Fast-forward to 2020, and China allocated $667bn to assist with Covid-19 hits to its economy. That pushed the BDI to 5,650 points, a 13-year high, in October 2021.

“The real question therefore should be, what happens when China’s massive $2.3trn stimulus, a third devoted to steel intensive infrastructure development, comes into play, in such a finely supply-demand balanced dry bulk freight market, in 2023?” said Mr Hashim.

Despite four revisions downwards by the International Monetary Fund for world growth, GDP is still at “a reasonable” 3.2% for 2022 and 2.7% for 2023, he said.

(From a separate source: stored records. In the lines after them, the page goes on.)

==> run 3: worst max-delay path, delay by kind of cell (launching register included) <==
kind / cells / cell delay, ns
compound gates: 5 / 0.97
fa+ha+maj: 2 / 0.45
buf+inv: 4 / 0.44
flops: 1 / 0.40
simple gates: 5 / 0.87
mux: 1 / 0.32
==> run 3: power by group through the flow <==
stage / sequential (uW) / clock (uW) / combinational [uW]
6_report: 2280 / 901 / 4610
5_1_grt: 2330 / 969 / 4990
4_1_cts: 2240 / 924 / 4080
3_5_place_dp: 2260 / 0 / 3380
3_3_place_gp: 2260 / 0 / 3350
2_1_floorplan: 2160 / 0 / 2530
File: src/rtl/ship_rrip_replacement_unit_macros.svh
// assertion macros shared by the replacement unit rtl
// expects i_clk and i_rst_n in the scope of each use
`ifndef SHIP_RRIP_REPLACEMENT_UNIT_MACROS_SVH
`define SHIP_RRIP_REPLACEMENT_UNIT_MACROS_SVH

// same-cycle implication
`define SRRU_ASSERT_SAME(label, ante, cons, msg) \
    label: assert property (@(posedge i_clk) disable iff (!i_rst_n) (ante) |-> (cons)) \
        else $error(msg);

// next-cycle implication
`define SRRU_ASSERT_NEXT(label, ante, cons, msg) \
    label: assert property (@(posedge i_clk) disable iff (!i_rst_n) (ante) |=> (cons)) \
        else $error(msg);

`endif

File: src/rtl/srru_divc.sv
// divider by a constant through reciprocal multiplication and one correction step
// uses no package
module srru_divc #(
    parameter int W = 32,
    parameter int D = 3,
    localparam int RW = $clog2(D + 1) + 1
) (
    input  logic          i_clk,
    input  logic          i_rst_n,
    input  logic          i_start,
    input  logic [W-1:0]  i_dividend,
    output logic          o_busy,
    output logic [W-1:0]  o_quot,
    output logic [RW-1:0] o_rem
);
    localparam int       PRW   = 2 * W + 1;
    localparam logic [W:0] RECIP = (W + 1)'((64'd1 << W) / 64'(D));
    localparam logic [W-1:0] DW  = W'(D);

    logic [1:0]     r_cnt;
    logic [W-1:0]   r_x;
    logic [PRW-1:0] r_prod;
    logic [W-1:0]   r_q;
    logic [W-1:0]   r_r;
    logic [W-1:0]   qe;

    // estimate is the true quotient or one below it
    assign qe = r_prod[W +: W];

    always_ff @(posedge i_clk) begin
        if (!i_rst_n) begin
            r_cnt <= '0;
        end else if (i_start) begin
            r_cnt <= 2'd3;
        end else if (r_cnt != '0) begin
            r_cnt <= r_cnt - 2'd1;
        end
    end

    always_ff @(posedge i_clk) begin
        if (i_start) begin
            r_x <= i_dividend;
        end
        if (r_cnt == 2'd3) begin
            r_prod <= PRW'(r_x) * PRW'(RECIP);
        end
        if (r_cnt == 2'd2) begin
            r_q <= qe;
            r_r <= r_x - qe * DW;
        end
        if (r_cnt == 2'd1 && 64'(r_r) >= 64'(D)) begin
            r_q <= r_q + W'(1);
            r_r <= r_r - DW;
        end
    end

    assign o_busy = (r_cnt != '0);
    assign o_quot = r_q;
    assign o_rem  = RW'(r_r);
endmodule

File: config.mk
export PLATFORM = sky130hd
export DESIGN_NAME = srru_divc
export DESIGN_NICKNAME = d
export VERILOG_FILES = /design/src/rtl/ship_rrip_replacement_unit_macros.svh /design/src/rtl/srru_divc.sv
export SDC_FILE = /design/constraint.sdc
export NUM_CORES = 1
export LEC_CHECK = 0
export BUFFER_PORTS_ARGS = -buffer_cell sky130_fd_sc_hd__buf_2
export CAP_MARGIN = 20
export CORE_UTILIZATION = 40
export DETAILED_ROUTE_END_ITERATION = 7
export PLACE_DENSITY_LB_ADDON = 0.2
export SYNTH_ARGS = -nofsm -noshare
export SYNTH_HDL_FRONTEND = slang
export SYNTH_SLANG_ARGS = --single-unit
export TNS_END_PERCENT = 30
File: constraint.sdc
create_clock -name i_clk -period 8.94 [get_ports i_clk]
set_clock_uncertainty 0.1 [all_clocks]
set_input_delay 1.341 -clock i_clk [delete_from_list [all_inputs] [get_ports i_clk]]
set_output_delay 1.341 -clock i_clk [all_outputs]
set_load 0.01 [all_outputs]
==> reports/qor.txt <==
Setup CP Type: reg -> reg
Crit path required time: 9020 ps
DR vias/cell: 5.29
Largest net degree at the start of global routing: 94
Worst Reg2Reg Path Length in Cells: 24
Share of cells above drive strength 1: 0.0684
Post-synthesis cell type count: 65
Core area: 56,800 µm²
Worst-skew pair later-pin latency: 450 ps
Fin crit period: 8670 ps
Routed length per placed instance: 23.0 µm
Net Count, Synth: 3,014
Row Count: 87
# port buffers: 70
Vias in the first global route: 17,536
Post-Syn Area: 23,200 µm²
Clock buffer depth: 2
Io pins: 71
Min-Delay Path Class: reg -> reg
CTS tree: yes
Worst rel slew slack: 0.292
CTS sink cnt: 129
Setup crit start: r_x[13]
Die height: 243 µm
Synthesis-to-layout area growth: 8.27%
Primary FF master, synth: edfxtp_1
Initial antenna violation count: 0
Hold Path End: o_quot[28]
Root buffer cell: clkbuf_16
Max-cap violations: 0
Unrepaired setup endpoints after global routing: no
Number of enable flip-flop cells after synthesis: 127
Cells after Synth: 2,231
Worst Tran Pin Value: 1060 ps
Yosys reg bits: 129
Max Fclk: 115 MHz
Pre-Repair DR Iteration Count: 7
Reg2Reg Launch Point: r_x[13]
Post-synthesis async set-or-reset flop share: 0
DRT Wirelength: 70,700 µm
Initial core utilization: 0.408
CP endpoint kind: flop
CTS Buf Count: 17
GPL Wtd Cong: 0.974
Worst min-delay path startpoint: r_prod[60]
Finished Cell Area: 25,100 µm²
Synth Warn #: 0
Result of the run: completed
Most frequent cells in the layout: 485 x inv_1, 377 x ha_1, 371 x fa_1
Routed Antenna Nets: 0
Global Route Usage Sum: 0.249
Register area share after synthesis: 0.166
Htree depth: 4
HPWL after DPL: 61,900 µm
Top cells by area, synth: fa_1 32%, ha_1 20%, edfxtp_1 16%, inv_1 7.8%, xnor2_1 2.8%
Critical Path AT: 8750 ps
Die area: 59,000 µm²
WHS Path Cells: 2
Hold Violations, Final: 0
Die Wd: 243 µm
Startpoint types: flop
Largest area contributor in the netlist: fa_1
Setup violators final: 0
Final net count: 3,094
Final setup TNS: 0 ps
Overflow after GRT: 0
Via Count: 16,286
Syn avg cell area: 10.4 µm²
DRC: 0
Area share of the largest cell type after synthesis: 0.320
Reg2Reg Setup Slack: 270 ps
Commonest non-fill, non-tap cell in the layout: inv_1
First-pass GRT wire length: 108,000 µm
DRT iter0 DRCs: 1,236
Slew Viols, Final: 0
Dpl cell area: 24,500 µm²
Clock transition at the registers of the reported paths: 60 ps
Crit path max fanout: 9
RR Endpoint: r_prod[59]
Final Cycle Share: 0.969
worst max-delay path, stage by stage (launching register included):
cell       delay [ps]
edfxtp_1          690
ha_1              610
xor2_1            500
ha_1              340
inv_1             180
fa_1              480
fa_1              520
inv_1              50
fa_1              590
fa_1              460
fa_1              520
inv_1              60
fa_1              600
inv_1              60
ha_1              380
and3_1            220
o21a_1            160
a311oi_1          520
nand3_1           180
o21ai_0           190
buf_4             170
o2111ai_1         150
a31oi_1           350
o31ai_1           150
xor2_1            150
kinds of logic after synthesis:
logic type | share of synthesized area
compound gates | 0.0866
xor+xnor | 0.0566
fa+ha+maj | 0.523
buf+inv | 0.0861
flops | 0.166
mux | 0.00356
simple gates | 0.0778
metal layers:
metal | global-route usage | vias to the layer above | share of wire
met3 | 0.0492 | 76 | 0.061
met2 | 0.393 | 476 | 0.46
met5 | 0 | - | 0
met1 | 0.351 | 8258 | 0.46
met4 | 0.0623 | 0 | 0.026
li1 | - | 7476 | -
worst max path at each step:
stage                            end  slack, ps  cells past startpoint
after floorplan           r_prod[61]       1770                     24
after global routing      r_prod[59]         40                     24
final                     r_prod[59]        270                     24
after detailed placement  r_prod[59]        410                     24
after CTS                 r_prod[59]        350                     24
after global placement    r_prod[47]        370                     23
per-stage QoR:
stage	setup WS [ps]	utilization	std cells	hold slack [ps]
final	274	0.442	3081	475
after global routing	40.0	0.442	3080	510
after CTS	354	0.442	3079	476
after detailed placement	408	0.431	3047	460
after global placement	367	0.431	3047	448
after floorplan	1770	-	2231	421
registers in the layout, summed over array words and instances, names as in the netlist:
| signal | count |
|---|---|
| o_quot | 32 |
| r_r | 32 |
| r_x | 32 |
| r_prod | 31 |
| r_cnt | 2 |
Yosys cell counts (4+ instances only):
master	n
inv_1	485
ha_1	377
fa_1	371
edfxtp_1	127
a21oi_1	97
nor2_1	94
nand2_1	87
xnor2_1	75
xor2_1	75
o21ai_0	56
a21o_1	38
nand3_1	34
nor3_1	23
and2_1	20
nand2b_1	20
nand4_1	19
clkbuf_1	18
a211oi_1	16
a21oi_2	16
and3_1	15
o21a_1	14
buf_4	11
nor4_1	11
nor2b_1	9
o211ai_1	9
o21bai_1	9
a31oi_1	8
or2_2	8
or3_1	8
o31ai_1	7
mux2i_1	6
o21ai_1	6
or4_1	5
a311oi_1	4
and4_1	4
o41ai_1	4
layout make-up:
| type | count | area, µm² |
|---|---|---|
| fill | 5530 | 31700 |
| multi-input combinational | 1584 | 17400 |
| sequential | 129 | 3850 |
| inverter | 485 | 1820 |
| tap | 756 | 946 |
| timing repair buffer | 94 | 528 |
| clock buffer | 18 | 429 |
| clock inverter | 14 | 180 |
| antenna | 1 | 2.50 |
repair_timing:
action,in CTS,in global routing
setup endpoints to repair,0,2
setup buffers,0,0
gates resized for setup,0,1
hold buffers,0,0
Power is left out: the tool's default activity adds up to more than one toggle a clock period on the data nets, which glitch-free logic cannot reach.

Dry bulk demand has decoupled from world GDP growth rates and is now more dependent on government stimulus or lack of it, impact from weather patterns such as La Niña, climate change, geopolitics, inefficiency, lockdowns, and congestion.

Meanwhile, vessel supply has been shrinking, with growth at 3.6% last year, which was able to absorb the marginal increases in tonne-mile demand of 3.8%, he said.

“If you see the low growth in expected tonne-mile demand for 2022, the slowdown in imports/exports in China, and the expected supply side growth, we should not have had as strong a nine-months as we have had in 2022,” he said, adding that time-charter earnings have been strong in the third quarter, which “cannot be justified” if just the tonne-mile demand growth is considered.

“It is the inefficiency in the dry bulk fleet, the very high price of bunkers slowing ships down significantly, that has been reducing the effective supply of ships and hence, despite all the existing obstacles of an end to central bank stimulus, QE tapering, strong dollar, rising interest rates, threat of global stagflation, China slowdown, lingering Covid-19, and the Russia-Ukraine war, dry bulk shipping is still doing very well,” he said.

“That may, however, be coming to a temporary end as demand continues to weaken in the rest of the world, while de-congestion increases fleet efficiency and releases more supply into a demand-constricted market.”